## TASK TO COMPLETE
Copy every line in the records below that contains the word "with".

## RECORDS PROVIDED
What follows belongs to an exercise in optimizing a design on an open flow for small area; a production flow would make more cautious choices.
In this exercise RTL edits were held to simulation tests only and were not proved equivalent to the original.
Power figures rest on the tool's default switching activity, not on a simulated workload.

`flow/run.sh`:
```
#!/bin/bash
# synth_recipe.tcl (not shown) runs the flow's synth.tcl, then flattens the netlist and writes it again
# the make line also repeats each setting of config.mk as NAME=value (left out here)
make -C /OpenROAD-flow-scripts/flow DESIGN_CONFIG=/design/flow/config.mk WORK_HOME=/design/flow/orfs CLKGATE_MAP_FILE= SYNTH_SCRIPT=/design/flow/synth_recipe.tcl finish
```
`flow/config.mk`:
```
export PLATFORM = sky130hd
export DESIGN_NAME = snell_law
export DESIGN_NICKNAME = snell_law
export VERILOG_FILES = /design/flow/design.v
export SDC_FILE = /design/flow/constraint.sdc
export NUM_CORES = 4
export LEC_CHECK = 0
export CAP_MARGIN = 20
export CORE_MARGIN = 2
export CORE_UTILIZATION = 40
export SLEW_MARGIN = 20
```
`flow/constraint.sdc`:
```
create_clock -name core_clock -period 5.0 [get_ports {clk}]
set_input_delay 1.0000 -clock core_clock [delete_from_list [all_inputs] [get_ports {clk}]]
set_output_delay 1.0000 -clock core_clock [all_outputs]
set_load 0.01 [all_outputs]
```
* * *
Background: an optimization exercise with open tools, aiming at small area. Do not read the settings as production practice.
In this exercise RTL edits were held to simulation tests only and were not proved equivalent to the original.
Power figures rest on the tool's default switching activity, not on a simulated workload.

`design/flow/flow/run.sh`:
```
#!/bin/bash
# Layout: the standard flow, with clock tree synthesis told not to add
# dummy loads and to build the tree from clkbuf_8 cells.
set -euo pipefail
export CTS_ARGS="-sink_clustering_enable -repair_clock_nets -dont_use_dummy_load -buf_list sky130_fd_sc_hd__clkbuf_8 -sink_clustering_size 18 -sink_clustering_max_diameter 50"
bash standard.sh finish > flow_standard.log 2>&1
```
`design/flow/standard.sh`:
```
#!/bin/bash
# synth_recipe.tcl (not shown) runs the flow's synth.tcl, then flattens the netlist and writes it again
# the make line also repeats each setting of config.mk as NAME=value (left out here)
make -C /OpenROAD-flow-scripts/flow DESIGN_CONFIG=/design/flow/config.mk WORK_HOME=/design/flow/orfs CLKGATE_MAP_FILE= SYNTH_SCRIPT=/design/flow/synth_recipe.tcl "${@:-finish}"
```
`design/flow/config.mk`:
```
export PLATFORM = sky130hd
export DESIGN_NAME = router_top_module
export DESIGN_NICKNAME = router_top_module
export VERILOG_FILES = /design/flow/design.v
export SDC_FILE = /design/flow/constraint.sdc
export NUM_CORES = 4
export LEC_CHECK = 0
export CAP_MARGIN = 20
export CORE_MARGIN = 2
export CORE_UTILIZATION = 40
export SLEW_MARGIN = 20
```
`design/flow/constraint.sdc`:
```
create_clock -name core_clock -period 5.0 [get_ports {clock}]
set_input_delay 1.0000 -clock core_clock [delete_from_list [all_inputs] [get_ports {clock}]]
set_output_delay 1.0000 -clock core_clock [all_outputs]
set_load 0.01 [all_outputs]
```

## RESPONSE BELOW
Background: an optimization exercise with open tools, aiming at small area. Do not read the settings as production practice.
# Layout: the standard flow, with clock tree synthesis told not to add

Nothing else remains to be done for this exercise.